**** MATERIAL PROVIDED ****
**src/rtl/oclib_csr_arbiter_if.sv**
```systemverilog
// ---------------------------------------------------------------------------
// oclib_csr_arbiter_if
// Bundles the upstream (requester) and downstream (CSR target) signals of
// oclib_csr_arbiter.
//   slave  : arbiter view (takes requests, drives the target port)
//   master : environment view (requesters plus downstream target)
// Signals:
//   inReq/inCsr         per-requester request and flattened request words
//   inAck/inRdata/inError  one-hot completion pulse and response
//   outValid/outCsr     downstream request
//   outReady/outRdata/outError  downstream completion and response
//   grantId             index of current/last grant
// ---------------------------------------------------------------------------
interface oclib_csr_arbiter_if #(
  parameter int Requesters = 2,
  parameter int CsrWidth   = 64,
  parameter int DataWidth  = 32
);
  localparam int GrantWidth = $clog2(Requesters);

  logic [Requesters-1:0]          inReq;
  logic [Requesters*CsrWidth-1:0] inCsr;
  logic [Requesters-1:0]          inAck;
  logic [DataWidth-1:0]           inRdata;
  logic                           inError;
  logic                           outValid;
  logic [CsrWidth-1:0]            outCsr;
  logic                           outReady;
  logic [DataWidth-1:0]           outRdata;
  logic                           outError;
  logic [GrantWidth-1:0]          grantId;

  modport slave (
    input  inReq, inCsr, outReady, outRdata, outError,
    output inAck, inRdata, inError, outValid, outCsr, grantId
  );

  modport master (
    output inReq, inCsr, outReady, outRdata, outError,
    input  inAck, inRdata, inError, outValid, outCsr, grantId
  );
endinterface

```
**src/rtl/oclib_csr_arbiter.sv**
```systemverilog
// ---------------------------------------------------------------------------
// oclib_csr_arbiter
// Round-robin arbiter sharing one downstream CSR target between several
// upstream CSR masters. A granted request is registered onto outCsr and held
// until the target answers with outReady; the response goes back only to the
// granted requester as a one-cycle inAck pulse, followed by one dead cycle
// (DONE) so the requester can release inReq before re-arbitration.
//
// Ports:
//   clock   sole clock
//   resetn  synchronous active-low reset
//   csr     oclib_csr_arbiter_if.slave (requests, responses, downstream port)
//
// Optional feature (macro OC_CSR_ARBITER_TIMEOUT_EN):
//   a 16-bit BUSY counter; if the target has not answered by the time it
//   reaches TimeoutCycles-1, the requester is acked with inError=1 and
//   inRdata=0. outReady in that same cycle still wins.
// ---------------------------------------------------------------------------
module oclib_csr_arbiter #(
  parameter int Requesters    = 2,
  parameter int CsrWidth      = 64,
  parameter int DataWidth     = 32,
  parameter int TimeoutCycles = 1024
) (
  input logic                clock,
  input logic                resetn,
  oclib_csr_arbiter_if.slave csr
);
  localparam int GW = $clog2(Requesters);

  if (Requesters < 2 || Requesters > 16 || TimeoutCycles < 2) begin : g_param_err
    $error("oclib_csr_arbiter: illegal parameter value");
  end

  typedef enum logic [1:0] {IDLE, BUSY, DONE} state_t;

  state_t                state_q, state_d;
  logic                  valid_q, valid_d;
  logic [CsrWidth-1:0]   csr_q, csr_d;
  logic [Requesters-1:0] ack_q, ack_d;
  logic [DataWidth-1:0]  rdata_q, rdata_d;
  logic                  err_q, err_d;
  logic [GW-1:0]         gid_q, gid_d;
  logic [GW-1:0]         last_q, last_d;
`ifdef OC_CSR_ARBITER_TIMEOUT_EN
  logic [15:0]           cnt_q, cnt_d;
`endif

  // Unflatten the request words so the grant index can select one directly.
  logic [CsrWidth-1:0] req_csr [Requesters];
  for (genvar i = 0; i < Requesters; i++) begin : g_unpack
    assign req_csr[i] = csr.inCsr[i*CsrWidth +: CsrWidth];
  end

  // Round-robin pick: scan upward from lastGrant+1, wrapping. Offset
  // Requesters lands back on lastGrant itself, so it is considered last.
  logic [GW-1:0] pick, cand;
  logic          found;
  always_comb begin
    pick  = '0;
    cand  = '0;
    found = 1'b0;
    for (int k = 1; k <= Requesters; k++) begin
      cand = GW'((int'(last_q) + k) % Requesters);
      if (!found && csr.inReq[cand]) begin
        found = 1'b1;
        pick  = cand;
      end
    end
  end

  always_comb begin
    state_d = state_q;
    valid_d = valid_q;
    csr_d   = csr_q;
    ack_d   = '0;
    rdata_d = rdata_q;
    err_d   = err_q;
    gid_d   = gid_q;
    last_d  = last_q;
`ifdef OC_CSR_ARBITER_TIMEOUT_EN
    cnt_d   = cnt_q;
`endif
    case (state_q)
      IDLE: begin
        if (found) begin
          csr_d   = req_csr[pick];
          valid_d = 1'b1;
          gid_d   = pick;
          last_d  = pick;
          state_d = BUSY;
`ifdef OC_CSR_ARBITER_TIMEOUT_EN
          cnt_d   = '0;
`endif
        end
      end
      BUSY: begin
        if (csr.outReady) begin
          ack_d[gid_q] = 1'b1;
          rdata_d      = csr.outRdata;
          err_d        = csr.outError;
          valid_d      = 1'b0;
          state_d      = DONE;
        end
`ifdef OC_CSR_ARBITER_TIMEOUT_EN
        else if (cnt_q == 16'(TimeoutCycles - 1)) begin
          ack_d[gid_q] = 1'b1;
          rdata_d      = '0;
          err_d        = 1'b1;
          valid_d      = 1'b0;
          state_d      = DONE;
        end else begin
          cnt_d = cnt_q + 16'd1;
        end
`endif
      end
      DONE:    state_d = IDLE;
      default: state_d = IDLE;
    endcase
  end

  always_ff @(posedge clock) begin
    if (!resetn) begin
      state_q <= IDLE;
      valid_q <= 1'b0;
      csr_q   <= '0;
      ack_q   <= '0;
      rdata_q <= '0;
      err_q   <= 1'b0;
      gid_q   <= '0;
      // Pointer at the top index so the next scan starts at requester 0.
      last_q  <= GW'(Requesters - 1);
`ifdef OC_CSR_ARBITER_TIMEOUT_EN
      cnt_q   <= '0;
`endif
    end else begin
      state_q <= state_d;
      valid_q <= valid_d;
      csr_q   <= csr_d;
      ack_q   <= ack_d;
      rdata_q <= rdata_d;
      err_q   <= err_d;
      gid_q   <= gid_d;
      last_q  <= last_d;
`ifdef OC_CSR_ARBITER_TIMEOUT_EN
      cnt_q   <= cnt_d;
`endif
    end
  end

  assign csr.outValid = valid_q;
  assign csr.outCsr   = csr_q;
  assign csr.inAck    = ack_q;
  assign csr.inRdata  = rdata_q;
  assign csr.inError  = err_q;
  assign csr.grantId  = gid_q;
endmodule

```
**src/flat_wrapper.sv**
```systemverilog
// flat-port wrapper written by rule: the top's interface ports become plain ports
module oclib_csr_arbiter_flat 
#(
  parameter int Requesters    = 2,
  parameter int CsrWidth      = 64,
  parameter int DataWidth     = 32,
  parameter int TimeoutCycles = 1024
)
  (clock, resetn, csr_inReq, csr_inCsr, csr_outReady, csr_outRdata, csr_outError, csr_inAck, csr_inRdata, csr_inError, csr_outValid, csr_outCsr, csr_grantId);
  oclib_csr_arbiter_if #(.Requesters(Requesters), .CsrWidth(CsrWidth), .DataWidth(DataWidth)) csr_i ();
  input logic clock;
  input logic resetn;
  input wire logic [$bits(csr_i.inReq)-1:0] csr_inReq;
  input wire logic [$bits(csr_i.inCsr)-1:0] csr_inCsr;
  input wire logic [$bits(csr_i.outReady)-1:0] csr_outReady;
  input wire logic [$bits(csr_i.outRdata)-1:0] csr_outRdata;
  input wire logic [$bits(csr_i.outError)-1:0] csr_outError;
  output wire logic [$bits(csr_i.inAck)-1:0] csr_inAck;
  output wire logic [$bits(csr_i.inRdata)-1:0] csr_inRdata;
  output wire logic [$bits(csr_i.inError)-1:0] csr_inError;
  output wire logic [$bits(csr_i.outValid)-1:0] csr_outValid;
  output wire logic [$bits(csr_i.outCsr)-1:0] csr_outCsr;
  output wire logic [$bits(csr_i.grantId)-1:0] csr_grantId;
  assign csr_i.inReq = csr_inReq;
  assign csr_i.inCsr = csr_inCsr;
  assign csr_i.outReady = csr_outReady;
  assign csr_i.outRdata = csr_outRdata;
  assign csr_i.outError = csr_outError;
  assign csr_inAck = csr_i.inAck;
  assign csr_inRdata = csr_i.inRdata;
  assign csr_inError = csr_i.inError;
  assign csr_outValid = csr_i.outValid;
  assign csr_outCsr = csr_i.outCsr;
  assign csr_grantId = csr_i.grantId;
  oclib_csr_arbiter #(.Requesters(Requesters), .CsrWidth(CsrWidth), .DataWidth(DataWidth), .TimeoutCycles(TimeoutCycles)) u_core (.clock(clock), .resetn(resetn), .csr(csr_i));
endmodule
```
****
→ **EXERCISE AIM**: Pull every line containing "back" out of the records.

→ **RESULT**:
// until the target answers with outReady; the response goes back only to the
  // Requesters lands back on lastGrant itself, so it is considered last.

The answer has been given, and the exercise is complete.